Sonia C. Yuan, Jason Yang, Jinbei Li, Bastian Vogeli, Simon R. Krarup, Emily D. Roberts, Bjarke Erichsen, Vanessa Hurtado Mujica, Kenan Jijakli, Søren Karst, Lei Yang, Alex Toftgaard Nielsen, Tyler Paz Korman, Frances H. Arnold

Published: 02 Mar 2026, Last Modified: 14 Apr 2026GEM 2026EveryoneRevisionsBibTeXCC BY 4.0
Keywords: protein language model, reinforcement learning, DPO, enzyme engineering, high-throughput sequence-fitness data
TL;DR: We applied direct preference optimization to a protein language model using a high-throughput sequence-fitness dataset of O-methyltransferases.

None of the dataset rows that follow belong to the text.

===== src/rssd_pkg.sv =====
package rssd_pkg;

	// ------------------------------------------------------------
	// Widths and constants
	// ------------------------------------------------------------
	localparam int unsigned RSSD_DATA_W   = 8;
	localparam int unsigned RSSD_ADDR_W   = 8;
	localparam int unsigned RSSD_MSB      = 7;
	localparam logic [7:0]  RSSD_ALL_ONES = 8'hff;
	localparam logic [7:0]  RSSD_ZERO     = 8'h00;
	localparam logic [7:0]  RSSD_STEP     = 8'h01;

	// ------------------------------------------------------------
	// Values after reset
	// ------------------------------------------------------------
	localparam logic [7:0]  RSSD_WORK_RST = 8'h00;
	localparam logic        RSSD_FLAG_RST = 1'b0;

	// ------------------------------------------------------------
	// Operation codes
	// ------------------------------------------------------------
	typedef enum logic [4:0] {
		RSSD_OP_NOP                             = 5'h00,
		RSSD_OP_ROTATE_LEFT_MEM                 = 5'h01,
		RSSD_OP_ROTATE_LEFT_TO_WORK             = 5'h02,
		RSSD_OP_ROTATE_LEFT_THRU_CARRY          = 5'h03,
		RSSD_OP_ROTATE_LEFT_THRU_CARRY_TO_WORK  = 5'h04,
		RSSD_OP_ROTATE_RIGHT_MEM                = 5'h05,
		RSSD_OP_ROTATE_RIGHT_TO_WORK            = 5'h06,
		RSSD_OP_ROTATE_RIGHT_THRU_CARRY         = 5'h07,
		RSSD_OP_ROTATE_RIGHT_THRU_CARRY_TO_WORK = 5'h08,
		RSSD_OP_MINUS_FROM_WORK                 = 5'h09,
		RSSD_OP_MINUS_IMM                       = 5'h0a,
		RSSD_OP_MINUS_INTO_MEM                  = 5'h0b,
		RSSD_OP_SUBTRACT_WITH_BORROW            = 5'h0c,
		RSSD_OP_SUBTRACT_WITH_BORROW_IMM        = 5'h0d,
		RSSD_OP_MINUS_BORROW_INTO_MEM           = 5'h0e,
		RSSD_OP_DECREMENT_SKIP_ZERO             = 5'h0f,
		RSSD_OP_DECREMENT_SKIP_TO_WORK          = 5'h10,
		RSSD_OP_INCREMENT_SKIP_ZERO             = 5'h11,
		RSSD_OP_INCREMENT_SKIP_TO_WORK          = 5'h12,
		RSSD_OP_SET_BYTE                        = 5'h13,
		RSSD_OP_SET_BIT                         = 5'h14,
		RSSD_OP_SKIP_IF_NONZERO                 = 5'h15,
		RSSD_OP_SKIP_IF_NONZERO_BIT             = 5'h16,
		RSSD_OP_SWAP_NIBBLES                    = 5'h17
	} rssd_op_type;

	// Gray-coded: normal cycle, then the cancelled second cycle of a skip.
	typedef enum logic [0:0] {
		RSSD_ST_RUN    = 1'b0,
		RSSD_ST_CANCEL = 1'b1
	} rssd_state_type;

	// ------------------------------------------------------------
	// Decode helpers
	// ------------------------------------------------------------
	function automatic logic rssd_is_subtract(input rssd_op_type op);
		return op inside {RSSD_OP_MINUS_FROM_WORK, RSSD_OP_MINUS_IMM, RSSD_OP_MINUS_INTO_MEM,
			RSSD_OP_SUBTRACT_WITH_BORROW, RSSD_OP_SUBTRACT_WITH_BORROW_IMM,
			RSSD_OP_MINUS_BORROW_INTO_MEM};
	endfunction

	function automatic logic rssd_uses_borrow(input rssd_op_type op);
		return op inside {RSSD_OP_SUBTRACT_WITH_BORROW, RSSD_OP_SUBTRACT_WITH_BORROW_IMM,
			RSSD_OP_MINUS_BORROW_INTO_MEM};
	endfunction

	function automatic logic rssd_writes_work(input rssd_op_type op);
		return op inside {RSSD_OP_ROTATE_LEFT_TO_WORK, RSSD_OP_ROTATE_LEFT_THRU_CARRY_TO_WORK,
			RSSD_OP_ROTATE_RIGHT_TO_WORK, RSSD_OP_ROTATE_RIGHT_THRU_CARRY_TO_WORK,
			RSSD_OP_MINUS_FROM_WORK, RSSD_OP_MINUS_IMM, RSSD_OP_SUBTRACT_WITH_BORROW,
			RSSD_OP_SUBTRACT_WITH_BORROW_IMM, RSSD_OP_DECREMENT_SKIP_TO_WORK,
			RSSD_OP_INCREMENT_SKIP_TO_WORK};
	endfunction

	function automatic logic rssd_writes_mem(input rssd_op_type op);
		return op inside {RSSD_OP_ROTATE_LEFT_MEM, RSSD_OP_ROTATE_LEFT_THRU_CARRY,
			RSSD_OP_ROTATE_RIGHT_MEM, RSSD_OP_ROTATE_RIGHT_THRU_CARRY, RSSD_OP_MINUS_INTO_MEM,
			RSSD_OP_MINUS_BORROW_INTO_MEM, RSSD_OP_DECREMENT_SKIP_ZERO,
			RSSD_OP_INCREMENT_SKIP_ZERO, RSSD_OP_SET_BYTE, RSSD_OP_SET_BIT,
			RSSD_OP_SWAP_NIBBLES};
	endfunction

endpackage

Abstract: Current generative models of protein sequences, such as protein language models (pLMs), can generate novel functional sequences, but most strategies do not integrate labeled fitness data from real-world experiments. In this study, we explore fitness-conditioned generation from an autoregressive pLM, capturing evolutionary information from a protein family, using direct preference optimization (DPO) with large amounts of real-world experimental data. Our method leverages MillionFull, a high-throughput method used to collect over 100,000 unique sequence-fitness pairs for O-methyltransferases (OMTs) that form isovanillic acid, a non-native reaction. Specifically, we pretrain ProGen2 on natural OMTs, after which we use the MillionFull-collected labeled dataset to align the pLM to generate sequences with higher fitness. This DPO-conditioned model generates sequences with significantly higher predicted fitness than the pretrained model while maintaining high sequence diversity and mutational profiles consistent with top-performing experimental variants. Impressively, wet-lab validation confirms that the best-performing DPO variant has a 16-fold fitness increase from the parent sequence and a 3-fold increase from the top variant in the training data. Overall, we demonstrate a robust "lab-in-the-loop" framework capable of generating diverse, high-fitness enzyme variants for non-native functional targets.
Submission Number: 41